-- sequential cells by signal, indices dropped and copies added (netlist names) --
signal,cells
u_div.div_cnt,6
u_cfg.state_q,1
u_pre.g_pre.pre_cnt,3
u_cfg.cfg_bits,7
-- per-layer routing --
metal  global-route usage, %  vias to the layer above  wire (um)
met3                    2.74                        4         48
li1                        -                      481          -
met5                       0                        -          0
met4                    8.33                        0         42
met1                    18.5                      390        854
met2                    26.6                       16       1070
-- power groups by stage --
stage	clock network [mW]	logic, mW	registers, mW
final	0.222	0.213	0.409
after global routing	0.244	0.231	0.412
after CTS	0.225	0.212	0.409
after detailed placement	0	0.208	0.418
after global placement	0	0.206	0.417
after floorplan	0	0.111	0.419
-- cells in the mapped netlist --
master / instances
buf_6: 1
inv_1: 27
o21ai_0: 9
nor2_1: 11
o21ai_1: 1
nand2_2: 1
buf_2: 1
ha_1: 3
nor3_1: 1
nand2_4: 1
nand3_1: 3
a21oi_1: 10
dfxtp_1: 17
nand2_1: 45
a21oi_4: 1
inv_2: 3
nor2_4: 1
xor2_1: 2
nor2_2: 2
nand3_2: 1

☆ ☆ ☆ ☆

*Aim of the exercise*.
Which lines of the data include the string "routing"? Copy each of them.

*Answer section*.
-- per-layer routing --
after global routing	0.244	0.231	0.412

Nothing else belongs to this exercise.